-- DATA IN THIS EXERCISE follows --

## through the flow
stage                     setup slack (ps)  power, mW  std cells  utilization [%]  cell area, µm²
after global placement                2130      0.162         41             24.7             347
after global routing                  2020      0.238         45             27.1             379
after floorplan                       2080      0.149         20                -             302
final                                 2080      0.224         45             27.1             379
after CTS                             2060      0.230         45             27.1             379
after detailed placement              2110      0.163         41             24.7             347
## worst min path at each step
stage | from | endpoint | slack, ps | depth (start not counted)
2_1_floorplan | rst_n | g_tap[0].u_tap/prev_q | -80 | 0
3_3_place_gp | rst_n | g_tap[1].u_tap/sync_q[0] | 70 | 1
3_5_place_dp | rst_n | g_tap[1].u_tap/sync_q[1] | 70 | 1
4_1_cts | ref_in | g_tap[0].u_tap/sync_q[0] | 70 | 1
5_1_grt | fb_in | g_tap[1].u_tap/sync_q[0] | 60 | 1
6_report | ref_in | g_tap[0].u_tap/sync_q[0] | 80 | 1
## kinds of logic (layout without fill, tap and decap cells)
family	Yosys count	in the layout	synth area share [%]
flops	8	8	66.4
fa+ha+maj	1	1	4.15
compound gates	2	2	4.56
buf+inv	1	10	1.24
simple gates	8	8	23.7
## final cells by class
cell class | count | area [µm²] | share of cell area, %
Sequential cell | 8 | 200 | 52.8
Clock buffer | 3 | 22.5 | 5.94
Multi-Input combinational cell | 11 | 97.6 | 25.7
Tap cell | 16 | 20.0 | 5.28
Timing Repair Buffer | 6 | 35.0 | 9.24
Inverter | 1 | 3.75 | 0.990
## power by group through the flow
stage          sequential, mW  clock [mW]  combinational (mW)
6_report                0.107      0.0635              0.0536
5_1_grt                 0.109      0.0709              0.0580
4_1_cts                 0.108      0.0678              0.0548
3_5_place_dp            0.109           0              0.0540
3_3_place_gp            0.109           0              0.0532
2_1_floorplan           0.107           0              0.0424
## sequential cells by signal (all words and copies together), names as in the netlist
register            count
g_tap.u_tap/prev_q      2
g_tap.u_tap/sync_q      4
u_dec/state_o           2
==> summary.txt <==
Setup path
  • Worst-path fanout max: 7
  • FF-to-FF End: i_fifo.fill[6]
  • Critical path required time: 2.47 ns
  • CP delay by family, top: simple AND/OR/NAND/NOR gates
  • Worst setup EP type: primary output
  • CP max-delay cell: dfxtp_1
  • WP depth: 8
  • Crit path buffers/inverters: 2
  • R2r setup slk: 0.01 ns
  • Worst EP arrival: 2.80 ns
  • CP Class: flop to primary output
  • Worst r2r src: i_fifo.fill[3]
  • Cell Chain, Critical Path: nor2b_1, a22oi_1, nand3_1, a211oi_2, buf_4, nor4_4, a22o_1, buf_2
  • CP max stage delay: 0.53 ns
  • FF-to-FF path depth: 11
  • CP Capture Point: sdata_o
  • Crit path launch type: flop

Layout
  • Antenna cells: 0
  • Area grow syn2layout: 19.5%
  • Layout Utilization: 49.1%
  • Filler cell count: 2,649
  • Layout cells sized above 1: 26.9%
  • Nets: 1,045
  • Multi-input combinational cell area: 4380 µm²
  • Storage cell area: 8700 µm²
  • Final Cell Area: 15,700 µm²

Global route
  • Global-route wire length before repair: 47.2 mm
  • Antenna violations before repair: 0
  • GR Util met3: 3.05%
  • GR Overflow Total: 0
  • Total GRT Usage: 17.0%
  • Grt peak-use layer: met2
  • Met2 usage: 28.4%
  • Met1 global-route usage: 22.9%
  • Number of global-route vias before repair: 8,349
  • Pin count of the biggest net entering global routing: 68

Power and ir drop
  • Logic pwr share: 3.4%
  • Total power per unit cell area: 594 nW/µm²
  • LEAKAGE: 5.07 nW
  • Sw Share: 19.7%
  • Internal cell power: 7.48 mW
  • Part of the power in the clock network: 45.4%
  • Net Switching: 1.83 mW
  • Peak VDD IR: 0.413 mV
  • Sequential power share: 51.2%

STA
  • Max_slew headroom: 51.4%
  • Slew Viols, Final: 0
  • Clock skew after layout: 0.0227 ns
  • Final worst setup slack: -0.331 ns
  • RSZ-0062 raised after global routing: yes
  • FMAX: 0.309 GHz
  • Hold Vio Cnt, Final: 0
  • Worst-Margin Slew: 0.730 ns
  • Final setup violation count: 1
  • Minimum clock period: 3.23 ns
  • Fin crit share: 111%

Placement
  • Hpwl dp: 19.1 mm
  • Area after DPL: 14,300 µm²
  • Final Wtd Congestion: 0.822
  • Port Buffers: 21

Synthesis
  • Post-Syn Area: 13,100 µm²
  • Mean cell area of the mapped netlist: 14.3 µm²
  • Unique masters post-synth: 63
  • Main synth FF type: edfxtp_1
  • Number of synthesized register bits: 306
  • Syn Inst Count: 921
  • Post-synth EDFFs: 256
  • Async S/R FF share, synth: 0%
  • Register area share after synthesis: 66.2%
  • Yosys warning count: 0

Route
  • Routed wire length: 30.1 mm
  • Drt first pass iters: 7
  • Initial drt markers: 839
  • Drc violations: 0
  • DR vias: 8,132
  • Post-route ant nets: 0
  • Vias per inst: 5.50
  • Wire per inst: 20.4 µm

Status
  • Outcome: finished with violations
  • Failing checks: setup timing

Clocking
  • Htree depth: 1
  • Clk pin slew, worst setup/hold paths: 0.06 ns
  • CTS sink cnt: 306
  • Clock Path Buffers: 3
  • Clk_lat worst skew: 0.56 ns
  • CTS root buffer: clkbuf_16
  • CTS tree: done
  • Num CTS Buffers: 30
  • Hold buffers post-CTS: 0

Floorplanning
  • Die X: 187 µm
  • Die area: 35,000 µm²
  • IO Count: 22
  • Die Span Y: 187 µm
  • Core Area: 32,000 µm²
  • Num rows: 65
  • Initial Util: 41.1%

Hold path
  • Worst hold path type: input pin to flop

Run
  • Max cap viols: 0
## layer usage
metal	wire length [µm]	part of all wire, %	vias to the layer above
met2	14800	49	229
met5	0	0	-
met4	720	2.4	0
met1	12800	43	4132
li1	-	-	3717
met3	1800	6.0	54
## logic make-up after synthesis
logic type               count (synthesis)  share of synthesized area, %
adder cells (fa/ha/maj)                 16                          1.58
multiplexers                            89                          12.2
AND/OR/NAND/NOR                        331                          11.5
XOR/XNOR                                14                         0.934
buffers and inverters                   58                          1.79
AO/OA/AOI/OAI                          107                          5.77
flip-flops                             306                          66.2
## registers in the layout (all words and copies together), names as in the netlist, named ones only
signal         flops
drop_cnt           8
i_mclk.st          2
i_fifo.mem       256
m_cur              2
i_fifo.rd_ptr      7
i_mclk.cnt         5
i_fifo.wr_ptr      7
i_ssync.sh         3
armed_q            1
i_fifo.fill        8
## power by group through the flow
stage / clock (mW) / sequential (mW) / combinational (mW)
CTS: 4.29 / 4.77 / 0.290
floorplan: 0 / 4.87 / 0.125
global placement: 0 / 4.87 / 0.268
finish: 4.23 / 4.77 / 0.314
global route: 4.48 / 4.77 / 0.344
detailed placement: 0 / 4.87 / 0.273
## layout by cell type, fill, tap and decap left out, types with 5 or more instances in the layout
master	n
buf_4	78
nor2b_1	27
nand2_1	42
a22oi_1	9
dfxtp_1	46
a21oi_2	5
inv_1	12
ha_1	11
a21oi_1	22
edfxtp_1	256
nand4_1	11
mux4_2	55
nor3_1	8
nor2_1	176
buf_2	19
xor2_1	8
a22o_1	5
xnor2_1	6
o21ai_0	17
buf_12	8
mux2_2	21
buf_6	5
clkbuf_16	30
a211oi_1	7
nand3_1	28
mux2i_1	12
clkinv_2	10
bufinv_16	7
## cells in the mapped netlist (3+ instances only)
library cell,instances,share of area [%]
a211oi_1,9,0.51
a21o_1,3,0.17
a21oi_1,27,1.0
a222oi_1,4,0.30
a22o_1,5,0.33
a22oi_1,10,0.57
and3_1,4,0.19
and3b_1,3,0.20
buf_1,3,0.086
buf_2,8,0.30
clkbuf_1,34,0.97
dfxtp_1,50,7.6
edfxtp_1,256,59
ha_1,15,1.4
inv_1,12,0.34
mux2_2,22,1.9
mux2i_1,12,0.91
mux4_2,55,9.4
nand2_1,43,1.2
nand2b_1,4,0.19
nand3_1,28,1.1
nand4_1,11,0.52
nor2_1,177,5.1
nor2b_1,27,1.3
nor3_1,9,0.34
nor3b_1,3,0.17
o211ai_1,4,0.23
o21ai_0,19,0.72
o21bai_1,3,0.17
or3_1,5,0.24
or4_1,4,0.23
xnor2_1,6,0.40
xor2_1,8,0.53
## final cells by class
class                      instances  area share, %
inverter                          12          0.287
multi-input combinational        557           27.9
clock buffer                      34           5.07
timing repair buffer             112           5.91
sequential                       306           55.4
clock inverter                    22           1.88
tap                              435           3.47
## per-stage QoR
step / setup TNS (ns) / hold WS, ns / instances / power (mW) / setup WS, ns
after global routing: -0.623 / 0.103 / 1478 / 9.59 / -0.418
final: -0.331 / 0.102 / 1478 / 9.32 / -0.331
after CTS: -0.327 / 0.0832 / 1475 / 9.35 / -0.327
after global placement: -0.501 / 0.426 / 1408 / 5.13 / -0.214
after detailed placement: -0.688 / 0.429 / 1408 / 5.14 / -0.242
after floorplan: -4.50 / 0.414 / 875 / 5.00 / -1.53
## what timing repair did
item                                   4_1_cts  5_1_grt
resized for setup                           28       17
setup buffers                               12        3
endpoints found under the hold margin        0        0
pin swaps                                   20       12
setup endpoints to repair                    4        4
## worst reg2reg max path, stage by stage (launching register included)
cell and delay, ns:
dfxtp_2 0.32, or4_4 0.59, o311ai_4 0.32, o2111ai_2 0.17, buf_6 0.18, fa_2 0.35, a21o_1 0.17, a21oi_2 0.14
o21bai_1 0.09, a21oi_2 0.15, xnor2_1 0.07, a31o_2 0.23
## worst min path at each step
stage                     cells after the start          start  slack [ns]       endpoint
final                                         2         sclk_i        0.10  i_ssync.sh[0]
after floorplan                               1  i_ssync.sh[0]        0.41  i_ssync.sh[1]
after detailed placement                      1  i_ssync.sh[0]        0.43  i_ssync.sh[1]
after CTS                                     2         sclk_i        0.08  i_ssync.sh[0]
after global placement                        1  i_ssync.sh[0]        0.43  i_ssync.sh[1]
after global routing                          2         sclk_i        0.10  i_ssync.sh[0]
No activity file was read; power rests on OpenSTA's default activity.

-- DATA IN THIS EXERCISE concluded --

TASK REQUIREMENTS → The required answer is each line of the data in which the word "detailed" appears.

RESPONSE FOR THIS EXERCISE →
after detailed placement              2110      0.163         41             24.7             347
detailed placement: 0 / 4.87 / 0.273
after detailed placement: -0.688 / 0.429 / 1408 / 5.14 / -0.242
after detailed placement                      1  i_ssync.sh[0]        0.43  i_ssync.sh[1]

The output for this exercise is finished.